We learned that points 2 & 3 in the list above were features that we did not include in the initial Invision prototype became real issues to our larger group of beta testers. Naturally, there is a difference between conducting a user test with a prototype versus testing with a live build, especially one that is used for productivity with real clients and appointments. So we listened to our users and revised the user experience by expanding the user flow to have a property look up as the initial start screen that’s separated from Tours. We improved our digital assistant by including more edge case scenarios and constraints while having users utilize the 'Takeover' mode more frequently, which they claimed as fine with them.
LEARNINGS & TAKEAWAYS
In hindsight, our greatest challenges in validating the MVP was anticipating technical complexities in the scheduling automation algorithm that worked in conjunction with the digital assistant experience. It was only after we shipped out the beta experience that we saw the gap of what users expected that we needed to hit.

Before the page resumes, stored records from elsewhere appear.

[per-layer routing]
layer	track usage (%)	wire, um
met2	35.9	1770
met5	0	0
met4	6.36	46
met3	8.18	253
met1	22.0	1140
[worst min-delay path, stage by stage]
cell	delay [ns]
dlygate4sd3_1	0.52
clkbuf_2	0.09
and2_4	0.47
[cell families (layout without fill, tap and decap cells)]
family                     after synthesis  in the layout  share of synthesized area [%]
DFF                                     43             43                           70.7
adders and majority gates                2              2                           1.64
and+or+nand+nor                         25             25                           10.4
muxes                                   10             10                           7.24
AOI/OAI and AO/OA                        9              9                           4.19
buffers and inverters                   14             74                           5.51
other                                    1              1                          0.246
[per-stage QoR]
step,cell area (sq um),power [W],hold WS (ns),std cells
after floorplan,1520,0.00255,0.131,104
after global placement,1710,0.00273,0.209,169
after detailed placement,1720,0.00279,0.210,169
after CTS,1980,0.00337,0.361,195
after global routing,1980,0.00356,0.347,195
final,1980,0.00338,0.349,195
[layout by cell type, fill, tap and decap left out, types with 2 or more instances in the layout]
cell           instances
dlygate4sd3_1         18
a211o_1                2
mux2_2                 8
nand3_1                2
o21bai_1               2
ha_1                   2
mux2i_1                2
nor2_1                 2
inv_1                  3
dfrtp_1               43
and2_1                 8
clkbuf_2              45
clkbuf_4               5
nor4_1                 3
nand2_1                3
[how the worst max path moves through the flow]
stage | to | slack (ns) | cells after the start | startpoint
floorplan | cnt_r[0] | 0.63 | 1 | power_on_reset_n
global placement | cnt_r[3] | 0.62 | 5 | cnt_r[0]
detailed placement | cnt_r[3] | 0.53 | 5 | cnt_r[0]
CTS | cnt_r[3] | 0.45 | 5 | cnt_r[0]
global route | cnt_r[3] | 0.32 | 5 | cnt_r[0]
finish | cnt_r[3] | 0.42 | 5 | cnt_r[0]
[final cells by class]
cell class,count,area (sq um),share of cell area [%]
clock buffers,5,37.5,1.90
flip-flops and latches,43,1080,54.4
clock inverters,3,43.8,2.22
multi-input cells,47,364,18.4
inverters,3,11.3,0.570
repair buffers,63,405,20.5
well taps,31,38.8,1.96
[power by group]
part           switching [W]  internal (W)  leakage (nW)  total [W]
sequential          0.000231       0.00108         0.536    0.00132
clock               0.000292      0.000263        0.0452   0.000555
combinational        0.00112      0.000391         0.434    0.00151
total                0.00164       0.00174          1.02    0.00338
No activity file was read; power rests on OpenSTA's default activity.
**src/rtl/rfm_defines.svh**
```systemverilog
// Constants of the reference failover monitor: select codes, timing, tuning.
// Assumes a 100 MHz system clock; included by bare name from rtl/.
`ifndef RFM_DEFINES_SVH
`define RFM_DEFINES_SVH

// ****************************************************************
// Ratio select codes
// ****************************************************************
`define RFM_SEL_BYPASS      2'h0
`define RFM_SEL_HALF        2'h1
`define RFM_SEL_DOUBLE      2'h2
`define RFM_SEL_SIX         2'h3

// ****************************************************************
// Ratio numerator and denominator per code (REF:XTAL = num/den)
// ****************************************************************
`define RFM_NUM_HALF        3'h1
`define RFM_DEN_HALF        2'h2
`define RFM_NUM_DOUBLE      3'h2
`define RFM_DEN_DOUBLE      2'h1
`define RFM_NUM_SIX         3'h6
`define RFM_DEN_SIX         2'h1

// ****************************************************************
// Timing
// ****************************************************************
`define RFM_CLK_PERIOD_NS   10
`define RFM_FAIL_PERIODS    2
`define RFM_RECOVER_PERIODS 12
`define RFM_EXTRA_NS        25
// Longest extra time rounds down, least extra time rounds up, at least one cycle
`define RFM_FAIL_EXTRA_CYC  (((`RFM_EXTRA_NS / `RFM_CLK_PERIOD_NS) < 1) ? 1 : \
                             (`RFM_EXTRA_NS / `RFM_CLK_PERIOD_NS))
`define RFM_REC_EXTRA_CYC   ((`RFM_EXTRA_NS + `RFM_CLK_PERIOD_NS - 1) / `RFM_CLK_PERIOD_NS)

// ****************************************************************
// Tuning of the capacitor array
// ****************************************************************
`define RFM_CAPTURE_PPM     300
`define RFM_PPM_SCALE       1000000
`define RFM_TUNE_RESET      8'h80
`define RFM_TUNE_MAX        8'hFF
`define RFM_TUNE_MIN        8'h00

`endif

```
**src/rtl/rfm_pkg.sv**
```systemverilog
// Types of the reference failover monitor.
// Used by rfm_monitor; no state of its own.
package rfm_pkg;

  typedef enum logic [1:0] {RFM_FAIL, RFM_RECOVER, RFM_VALID} rfm_state_t;

  typedef struct packed {
    logic [2:0] num;
    logic [1:0] den;
  } rfm_ratio_t;

  typedef struct packed {
    logic bypass;
    logic tracking;
    logic ref_good;
    logic xtal_ok;
  } rfm_status_t;

  typedef struct packed {
    logic        edge_seen;
    logic [15:0] period;
    logic [15:0] gap;
  } rfm_meter_t;

endpackage : rfm_pkg

```
**src/rtl/rfm_edge_meter.sv**
```systemverilog
// Edge meter: synchronises one pin and measures the spacing of its rising edges.
// Assumes sys_clk is at least twice as fast as the measured clock.
`timescale 1ns/1ps
`default_nettype none

module rfm_edge_meter
  import rfm_pkg::*;
(
  input  wire logic       sys_clk,
  input  wire logic       nrst,
  input  wire logic       pin_in,
  output rfm_meter_t      meter
);

  logic        sync_a;
  logic        sync_b;
  logic        last;
  logic [15:0] gap;
  logic [15:0] period;
  logic [15:0] next_gap;
  logic [15:0] next_period;
  logic        rise;

  // ****************************************************************
  // Synchroniser and edge detect
  // ****************************************************************
  assign rise = sync_b && !last;

  always_comb
  begin
    next_period = period;
    if (rise)
    begin
      next_gap    = 16'h0000;
      next_period = gap + 16'h0001;
    end
    else if (gap != 16'hFFFF)
      next_gap = gap + 16'h0001;
    else
      next_gap = gap;   // Saturate so a stopped clock stays stopped
  end

  always_ff @(posedge sys_clk)
  begin
    if (!nrst)
    begin
      sync_a <= 1'b0;
      sync_b <= 1'b0;
      last   <= 1'b0;
      gap    <= 16'hFFFF;
      period <= 16'h0000;
    end
    else
    begin
      sync_a <= pin_in;
      sync_b <= sync_a;
      last   <= sync_b;
      gap    <= next_gap;
      period <= next_period;
    end
  end

  // One assignment for the whole struct: a variable takes a single continuous driver
  assign meter = '{edge_seen: rise, period: period, gap: gap};

endmodule // rfm_edge_meter

`default_nettype wire

```
**src/rtl/rfm_monitor.sv**
```systemverilog
// Reference failover monitor: reference selection, range check, valid flag
// and capacitor array tuning of the crystal oscillator.
// Assumes reference, crystal and feedback pins are asynchronous to sys_clk.
`timescale 1ns/1ps
`default_nettype none
`include "rfm_defines.svh"

// How it works
// - Select pin high routes the first reference, low routes the second.
// - Ratio code 00 bypasses both the loop and the tuned oscillator.
// - Codes 01, 10, 11 give reference-to-crystal ratios 1/2, 2 and 6.
// - Oscillator is tuned only while the divided reference is in capture range.
// - Valid flag high means a valid reference, low means failure.
// - Divided reference outside capture range drives the valid flag low.
// - Reference back in range clears the failure indication.
// - Stopped reference freezes tuning at last setting and flags failure.
// - Failure shown within two crystal periods plus 25 ns, or within BYPASS_TIMEOUT cycles in bypass.
// - Failure held at least twelve crystal periods plus 25 ns after recovery.
// - Capacitor array pulls the crystal about 300 ppm either way.
// - Tuning resumes by itself once the reference returns.
// - Loop is always clocked by the tuned oscillator, never by a reference.
module rfm_monitor
  import rfm_pkg::*;
#(
  parameter int unsigned XTAL_TIMEOUT   = 64,
  parameter int unsigned BYPASS_TIMEOUT = 1024
)
(
  input  wire logic        sys_clk,
  input  wire logic        nrst,
  input  wire logic        ref_first,
  input  wire logic        ref_second,
  input  wire logic        reference_select,
  input  wire logic [1:0]  ratio_select,
  input  wire logic        crystal_input,
  input  wire logic        feedback_input,
  input  wire logic        loop_clock,
  output logic             loop_input_clock,
  output logic [1:0]       first_bank_outputs,
  output logic [1:0]       second_bank_outputs,
  output logic [7:0]       cap_array_code,
  output logic             valid_reference,
  output rfm_status_t      status
);

  // ****************************************************************
  // Helpers
  // ****************************************************************
  function automatic rfm_ratio_t ratio_of(input logic [1:0] code);
    rfm_ratio_t r;
    r = '{num: 3'h0, den: 2'h0};
    unique case (code)
      `RFM_SEL_HALF:   r = '{num: `RFM_NUM_HALF,   den: `RFM_DEN_HALF};
      `RFM_SEL_DOUBLE: r = '{num: `RFM_NUM_DOUBLE, den: `RFM_DEN_DOUBLE};
      `RFM_SEL_SIX:    r = '{num: `RFM_NUM_SIX,    den: `RFM_DEN_SIX};
      `RFM_SEL_BYPASS: r = '{num: 3'h0,            den: 2'h0};
    endcase
    return r;
  endfunction

  // One cycle of slack covers the counting error of a single period
  function automatic logic in_band(input logic [18:0] a, input logic [18:0] b);
    logic [18:0] diff;
    logic [47:0] lhs;
    logic [47:0] rhs;
    diff = (a > b) ? (a - b) : (b - a);
    lhs  = 48'(diff) * 48'(`RFM_PPM_SCALE);
    rhs  = 48'(b) * 48'(`RFM_CAPTURE_PPM) + 48'(`RFM_PPM_SCALE);
    return lhs <= rhs;
  endfunction

  // ****************************************************************
  // Pin synchronisers
  // ****************************************************************
  logic [2:0] cfg_a;
  logic [2:0] cfg_b;

  always_ff @(posedge sys_clk)
  begin
    if (!nrst)
    begin
      cfg_a <= 3'h0;
      cfg_b <= 3'h0;
    end
    else
    begin
      cfg_a <= {reference_select, ratio_select};
      cfg_b <= cfg_a;
    end
  end

  logic       sel_first;
  logic [1:0] ratio_code;
  logic       bypass;
  rfm_ratio_t ratio;

  assign sel_first  = cfg_b[2];
  assign ratio_code = cfg_b[1:0];
  assign bypass     = (ratio_code == `RFM_SEL_BYPASS);
  assign ratio      = ratio_of(ratio_code);

  // ****************************************************************
  // Clock routing
  // ****************************************************************
  logic selected_ref;

  assign selected_ref     = sel_first ? ref_first : ref_second;
  // The loop never sees a reference, so reselecting cannot glitch it
  assign loop_input_clock = crystal_input;
  // Bypass changes are rare strap-like events; a runt pulse on change is accepted
  assign first_bank_outputs  = bypass ? {2{selected_ref}} : {2{loop_clock}};
  assign second_bank_outputs = bypass ? {2{selected_ref}} : {2{loop_clock}};

  // ****************************************************************
  // Measurement
  // ****************************************************************
  rfm_meter_t ref_m;
  rfm_meter_t xtl_m;
  rfm_meter_t fbk_m;

  rfm_edge_meter u_ref_meter (.sys_clk(sys_clk), .nrst(nrst), .pin_in(selected_ref),
                              .meter(ref_m));
  rfm_edge_meter u_xtl_meter (.sys_clk(sys_clk), .nrst(nrst), .pin_in(crystal_input),
                              .meter(xtl_m));
  rfm_edge_meter u_fbk_meter (.sys_clk(sys_clk), .nrst(nrst), .pin_in(feedback_input),
                              .meter(fbk_m));

  logic [18:0] ref_scaled;
  logic [18:0] xtl_scaled;
  logic [18:0] fail_limit;
  logic [23:0] recover_limit;
  logic        xtal_ok;
  logic        ref_lost;
  logic        range_ok;

  assign ref_scaled = 19'(ref_m.period) * 19'(ratio.num);
  assign xtl_scaled = 19'(xtl_m.period) * 19'(ratio.den);
  assign xtal_ok    = (xtl_m.period != 16'h0000) && (32'(xtl_m.gap) < XTAL_TIMEOUT);
  // The crystal period equals the reference period times the ratio
  assign fail_limit = bypass ? 19'(BYPASS_TIMEOUT)
                    : 19'(xtl_m.period) * 19'(`RFM_FAIL_PERIODS)
                      + 19'(`RFM_FAIL_EXTRA_CYC);
  assign recover_limit = 24'(xtl_m.period) * 24'(`RFM_RECOVER_PERIODS)
                       + 24'(`RFM_REC_EXTRA_CYC);
  assign ref_lost = (19'(ref_m.gap) >= fail_limit) || (!bypass && !xtal_ok);
  assign range_ok = bypass || in_band(ref_scaled, xtl_scaled);

  // ****************************************************************
  // Reference quality and valid flag
  // ****************************************************************
  rfm_state_t  state;
  rfm_state_t  next_state;
  logic        ref_good;
  logic        next_ref_good;
  logic [23:0] hold_cnt;
  logic [23:0] next_hold_cnt;
  logic        next_valid;

  always_comb
  begin
    next_ref_good = ref_good;
    if (ref_lost)
      next_ref_good = 1'b0;
    else if (ref_m.edge_seen && ref_m.period != 16'h0000)
      next_ref_good = range_ok;
  end

  always_comb
  begin
    next_state    = state;
    next_hold_cnt = hold_cnt;
    unique case (state)
      RFM_FAIL:
      begin
        next_hold_cnt = 24'h000000;
        if (ref_good)
          next_state = RFM_RECOVER;
      end
      RFM_RECOVER:
      begin
        if (!ref_good)
          next_state = RFM_FAIL;
        else if (hold_cnt >= recover_limit)
          next_state = RFM_VALID;
        else
          next_hold_cnt = hold_cnt + 24'h000001;
      end
      RFM_VALID:
      begin
        if (!ref_good)
          next_state = RFM_FAIL;
      end
    endcase
    next_valid = (next_state == RFM_VALID);
  end

  always_ff @(posedge sys_clk)
  begin
    if (!nrst)
    begin
      ref_good        <= 1'b0;
      state           <= RFM_FAIL;
      hold_cnt        <= 24'h000000;
      valid_reference <= 1'b0;
    end
    else
    begin
      ref_good        <= next_ref_good;
      state           <= next_state;
      hold_cnt        <= next_hold_cnt;
      valid_reference <= next_valid;
    end
  end

  // ****************************************************************
  // Capacitor array tuning
  // ****************************************************************
  logic       tracking;
  logic       step_up;
  logic       step_down;
  logic [7:0] next_code;

  // Frozen in bypass and whenever the reference is bad
  assign tracking = !bypass && ref_good && !ref_lost;
  always_comb
  begin
    step_up   = 1'b0;
    step_down = 1'b0;
    // A larger code raises the crystal frequency
    if (xtl_scaled > ref_scaled)
      step_up = 1'b1;
    else if (xtl_scaled < ref_scaled)
      step_down = 1'b1;
    else if (fbk_m.gap > (ref_m.period >> 1))
      step_up = 1'b1;   // Feedback lags the reference edge
    else if (fbk_m.gap != 16'h0000)
      step_down = 1'b1;
    next_code = cap_array_code;
    if (tracking && ref_m.edge_seen)
    begin
      if (step_up && cap_array_code != `RFM_TUNE_MAX)
        next_code = cap_array_code + 8'h01;
      else if (step_down && cap_array_code != `RFM_TUNE_MIN)
        next_code = cap_array_code - 8'h01;
    end
  end

  always_ff @(posedge sys_clk)
  begin
    if (!nrst)
      cap_array_code <= `RFM_TUNE_RESET;
    else
      cap_array_code <= next_code;
  end

  assign status = '{bypass: bypass, tracking: tracking, ref_good: ref_good, xtal_ok: xtal_ok};

  // ****************************************************************
  // Checks
  // ****************************************************************
  a_flag_tracks_state: assert property (@(posedge sys_clk) disable iff (!nrst)
    valid_reference == (state == RFM_VALID))
    else $error("valid flag disagrees with state");
  a_lost_drops_flag: assert property (@(posedge sys_clk) disable iff (!nrst)
    ref_lost |-> ##2 !valid_reference)
    else $error("flag still high two cycles after loss");
  a_out_of_range_fails: assert property (@(posedge sys_clk) disable iff (!nrst)
    (ref_m.edge_seen && ref_m.period != 16'h0000 && !range_ok && !ref_lost)
      |=> !ref_good ##1 !valid_reference)
    else $error("out of range reference not flagged");
  a_hold_before_valid: assert property (@(posedge sys_clk) disable iff (!nrst)
    $rose(valid_reference) |-> $past(hold_cnt) >= $past(recover_limit))
    else $error("valid asserted before recovery hold");
  a_freeze_on_loss: assert property (@(posedge sys_clk) disable iff (!nrst)
    !tracking |=> $stable(cap_array_code))
    else $error("tuning moved while not tracking");
  a_bypass_outputs: assert property (@(posedge sys_clk) disable iff (!nrst)
    bypass |-> first_bank_outputs == {2{selected_ref}}
               && second_bank_outputs == {2{selected_ref}})
    else $error("bypass outputs not from reference");
  a_bypass_no_tune: assert property (@(posedge sys_clk) disable iff (!nrst)
    bypass |-> !tracking)
    else $error("tuning active in bypass");
  a_loop_crystal: assert property (@(posedge sys_clk) disable iff (!nrst)
    loop_input_clock == crystal_input)
    else $error("loop input not the crystal");
  a_select_route: assert property (@(posedge sys_clk) disable iff (!nrst)
    $past(nrst, 2)
      |-> selected_ref == ($past(reference_select, 2) ? ref_first : ref_second))
    else $error("wrong reference routed");
  a_tune_step_one: assert property (@(posedge sys_clk) disable iff (!nrst)
    (tracking && ref_m.edge_seen && step_up && cap_array_code != `RFM_TUNE_MAX)
      |=> cap_array_code == $past(cap_array_code) + 8'h01)
    else $error("tuning step missing");

  c_recover: cover property (@(posedge sys_clk) disable iff (!nrst)
    state == RFM_RECOVER ##1 state == RFM_VALID);
  c_fail: cover property (@(posedge sys_clk) disable iff (!nrst) $fell(valid_reference));
  c_tune: cover property (@(posedge sys_clk) disable iff (!nrst) $changed(cap_array_code));
  c_bypass: cover property (@(posedge sys_clk) disable iff (!nrst) bypass && valid_reference);

endmodule // rfm_monitor

`default_nettype wire

```
==> src/hpb_downstream_cfg.sv <==
`include "hpb_map.svh"
module hpb_downstream_cfg (
   // clock and reset
   input wire logic i_mclk,
   input wire logic i_rst,
   // configuration register access
   input wire logic i_cfg_wr,
   input wire logic i_cfg_rd,
   input wire logic [7:0] i_cfg_addr,
   input wire logic [7:0] i_cfg_wdata,
   output logic [7:0] o_cfg_rdata,
   output logic o_cfg_rvalid,
   // configuration request from hub side
   input wire logic i_cfgreq_valid,
   input wire logic [7:0] i_cfgreq_bus,
   output logic o_cfg_type1,
   output logic o_cfg_mabort,
   // pci master tenure
   input wire logic i_frame_start,
   input wire logic i_burst_active,
   input wire logic i_gnt_int,
   output logic o_end_burst,
   // i/o window decode
   input wire logic i_io_valid,
   input wire logic [15:0] i_io_addr,
   output logic o_io_hit,
   // error events
   input wire hpb_pkg::hpb_err_evt_t i_evt,
   input wire logic i_parity_resp_en,
   output logic o_upstream_sta_set,
   output logic o_tabort_to_hub
);
   import hpb_pkg::*;

   // ==========================================
   // registers
   logic [7:0] dbn_ff;
   logic [7:0] hbn_ff;
   logic [4:0] btt_ff;
   logic [3:0] iob_ff;
   logic [3:0] iol_ff;
   logic dpe_ff;
   logic sse_ff;
   logic rma_ff;
   logic rta_ff;
   logic master_parity_fault_flag_ff;
   logic [7:0] tenure_counter_ff;
   logic [7:0] nxt_tenure_counter;
   hpb_ten_state_t ten_state_ff;
   hpb_ten_state_t nxt_ten_state;
   logic [7:0] nxt_rdata;
   logic [15:0] io_lo;
   logic [15:0] io_hi;
   logic wr_stl;
   logic wr_sth;
   logic master_parity_fault_flag_evt;

   assign wr_stl = i_cfg_wr && (i_cfg_addr == `HPB_OFS_STL);
   assign wr_sth = i_cfg_wr && (i_cfg_addr == `HPB_OFS_STH);

   // ==========================================
   // bus numbers
   always_ff @(posedge i_mclk) begin
      if (i_rst) begin
         dbn_ff <= `HPB_RST_DBN;
         hbn_ff <= `HPB_RST_HBN;
      end else if (i_cfg_wr) begin
         if (i_cfg_addr == `HPB_OFS_DBN) begin
            dbn_ff <= i_cfg_wdata;
         end
         if (i_cfg_addr == `HPB_OFS_HBN) begin
            hbn_ff <= i_cfg_wdata;
         end
      end
   end

   // ==========================================
   // tenure and i/o window fields; reserved bits are not stored at all
   always_ff @(posedge i_mclk) begin
      if (i_rst) begin
         btt_ff <= 5'(`HPB_RST_BTT >> `HPB_BTT_LSB);
         iob_ff <= 4'(`HPB_RST_IOB >> `HPB_IO_LSB);
         iol_ff <= 4'(`HPB_RST_IOL >> `HPB_IO_LSB);
      end else if (i_cfg_wr) begin
         if (i_cfg_addr == `HPB_OFS_BTT) begin
            btt_ff <= i_cfg_wdata[`HPB_BTT_MSB:`HPB_BTT_LSB];
         end
         if (i_cfg_addr == `HPB_OFS_IOB) begin
            iob_ff <= i_cfg_wdata[`HPB_IO_MSB:`HPB_IO_LSB];
         end
         if (i_cfg_addr == `HPB_OFS_IOL) begin
            iol_ff <= i_cfg_wdata[`HPB_IO_MSB:`HPB_IO_LSB];
         end
      end
   end

   // ==========================================
   // status flags: a new event wins over a clear in the same cycle
   assign master_parity_fault_flag_evt = i_parity_resp_en && i_evt.int_master &&
                     (i_evt.perr_on_write || i_evt.rd_parity_fail);

   always_ff @(posedge i_mclk) begin
      if (i_rst) begin
         dpe_ff <= 1'(`HPB_RST_STS >> `HPB_ST_DPE);
         sse_ff <= 1'b0;
         rma_ff <= 1'b0;
         rta_ff <= 1'b0;
         master_parity_fault_flag_ff <= 1'b0;
      end else begin
         // bit index minus 8 selects the lane of the high byte
         if (i_evt.parity_err) begin
            dpe_ff <= 1'b1;
         end else if (wr_sth && i_cfg_wdata[`HPB_ST_DPE-8]) begin
            dpe_ff <= 1'b0;
         end
         if (i_evt.serr_seen) begin
            sse_ff <= 1'b1;
         end else if (wr_sth && i_cfg_wdata[`HPB_ST_SSE-8]) begin
            sse_ff <= 1'b0;
         end
         if (i_evt.fwd_mabort) begin
            rma_ff <= 1'b1;
         end else if (wr_sth && i_cfg_wdata[`HPB_ST_RMA-8]) begin
            rma_ff <= 1'b0;
         end
         if (i_evt.fwd_tabort) begin
            rta_ff <= 1'b1;
         end else if (wr_sth && i_cfg_wdata[`HPB_ST_RTA-8]) begin
            rta_ff <= 1'b0;
         end
         if (master_parity_fault_flag_evt) begin
            master_parity_fault_flag_ff <= 1'b1;
         end else if (wr_sth && i_cfg_wdata[`HPB_ST_MASTER_PARITY_FAULT_FLAG-8]) begin
            master_parity_fault_flag_ff <= 1'b0;
         end
      end
   end

   // ==========================================
   // target abort reporting toward the hub side
   always_ff @(posedge i_mclk) begin
      if (i_rst) begin
         o_upstream_sta_set <= 1'b0;
         o_tabort_to_hub <= 1'b0;
      end else begin
         // only completion-required cycles have someone waiting for status
         o_upstream_sta_set <= i_evt.fwd_tabort && i_evt.fwd_tabort_cpl;
         o_tabort_to_hub <= i_evt.fwd_tabort && i_evt.fwd_tabort_cpl;
      end
   end

   // ==========================================
   // read mux; unmapped offsets, including the upper i/o words, read zero
   always_comb begin
      nxt_rdata = 8'h00;
      case (i_cfg_addr)
         `HPB_OFS_DBN: nxt_rdata = dbn_ff;
         `HPB_OFS_HBN: nxt_rdata = hbn_ff;
         `HPB_OFS_BTT: nxt_rdata = {btt_ff, 3'h0};
         `HPB_OFS_IOB: nxt_rdata = {iob_ff, 4'h0};
         `HPB_OFS_IOL: nxt_rdata = {iol_ff, 4'h0};
         `HPB_OFS_STL: nxt_rdata = {`HPB_ST_FBB, 7'h00};
         `HPB_OFS_STH: nxt_rdata = {dpe_ff, sse_ff, rma_ff, rta_ff,
                                    1'b0, `HPB_ST_TIMING, master_parity_fault_flag_ff};
         default: nxt_rdata = 8'h00;
      endcase
   end

   always_ff @(posedge i_mclk) begin
      if (i_rst) begin
         o_cfg_rdata <= 8'h00;
         o_cfg_rvalid <= 1'b0;
      end else begin
         o_cfg_rvalid <= i_cfg_rd;
         if (i_cfg_rd) begin
            o_cfg_rdata <= nxt_rdata;
         end
      end
   end

   // ==========================================
   // configuration forwarding decision
   always_ff @(posedge i_mclk) begin
      if (i_rst) begin
         o_cfg_type1 <= 1'b0;
         o_cfg_mabort <= 1'b0;
      end else if (i_cfgreq_valid) begin
         // equal to primary bus zero always goes out, even if highest is stale
         if ((i_cfgreq_bus == dbn_ff && dbn_ff == `HPB_PRIMARY_BUS) ||
             (i_cfgreq_bus >= dbn_ff && i_cfgreq_bus <= hbn_ff)) begin
            o_cfg_type1 <= 1'b1;
            o_cfg_mabort <= 1'b0;
         end else begin
            o_cfg_type1 <= 1'b0;
            o_cfg_mabort <= 1'b1;
         end
      end else begin
         o_cfg_type1 <= 1'b0;
         o_cfg_mabort <= 1'b0;
      end
   end

   // ==========================================
   // burst tenure counter
   always_comb begin
      nxt_ten_state = ten_state_ff;
      nxt_tenure_counter = tenure_counter_ff;
      case (ten_state_ff)
         TEN_IDLE: begin
            if (i_frame_start) begin
               nxt_ten_state = TEN_COUNT;
               nxt_tenure_counter = {btt_ff, 3'h0};
            end
         end
         TEN_COUNT: begin
            if (!i_burst_active) begin
               nxt_ten_state = TEN_IDLE;
            end else if (tenure_counter_ff == 8'h00) begin
               nxt_ten_state = TEN_EXPIRED;
            end else begin
               nxt_tenure_counter = tenure_counter_ff - 8'h01;
            end
         end
         TEN_EXPIRED: begin
            // stays here while the burst is active; the grant only holds off o_end_burst, so the burst may run on
            if (!i_burst_active) begin
               nxt_ten_state = TEN_IDLE;
            end
         end
         default: nxt_ten_state = TEN_IDLE;
      endcase
   end

   always_ff @(posedge i_mclk) begin
      if (i_rst) begin
         ten_state_ff <= TEN_IDLE;
         tenure_counter_ff <= 8'h00;
      end else begin
         ten_state_ff <= nxt_ten_state;
         tenure_counter_ff <= nxt_tenure_counter;
      end
   end

   // end-of-burst request to the frame logic
   always_ff @(posedge i_mclk) begin
      if (i_rst) begin
         o_end_burst <= 1'b0;
      end else begin
         o_end_burst <= (ten_state_ff == TEN_EXPIRED) && i_burst_active &&
                        !i_gnt_int;
      end
   end

   // ==========================================
   // i/o window decode
   assign io_lo = {iob_ff, `HPB_IO_LOW_BASE};
   assign io_hi = {iol_ff, `HPB_IO_LOW_LIM};

   always_ff @(posedge i_mclk) begin
      if (i_rst) begin
         o_io_hit <= 1'b0;
      end else begin
         o_io_hit <= i_io_valid && (i_io_addr >= io_lo) &&
                     (i_io_addr <= io_hi);
      end
   end
endmodule : hpb_downstream_cfg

To address this issue, if I were to do this differently, I would really push for a standalone prototype that we could test automation and assistant flows with users. The feedback from the static Invision prototype served its purpose to validating the user journey, but the features that were more complex and had more edge cases needed a period of QA and UX testing parallel to level of technical complexity. We were patching, fixing, and iterating this feature as fast as we could through our beta release, but should have allocated more time to do field testing and iterate even before releasing it as part of the beta.
One Step Backwards for two steps forwards
Ultimately, we decided to pivot our focus and validate a fully manual tour experience (as seen in the user journey and mockups above) so that each realtor can personalize how they create tours, their appointment requests, showing times and routes. Our team decided that by scaling back the experience we are able to provide a more stable experience to build value and acquire users and then introduce automation later on after the QA issues were more ironed out.
Feedback from the fully manual experience through an Invision prototype was positive as users did not have a tech solution for scheduling showings, however there was reluctancy for some realtors to pay for the subscription service as they stated that they already get a few apps from their MLS board for free. The business model struggled to be viable even with an experience that was valuable and delightful due to the existing costs of being a realtor. With the limited funds remaining in the project, the company pivoted towards Cross Street Lending.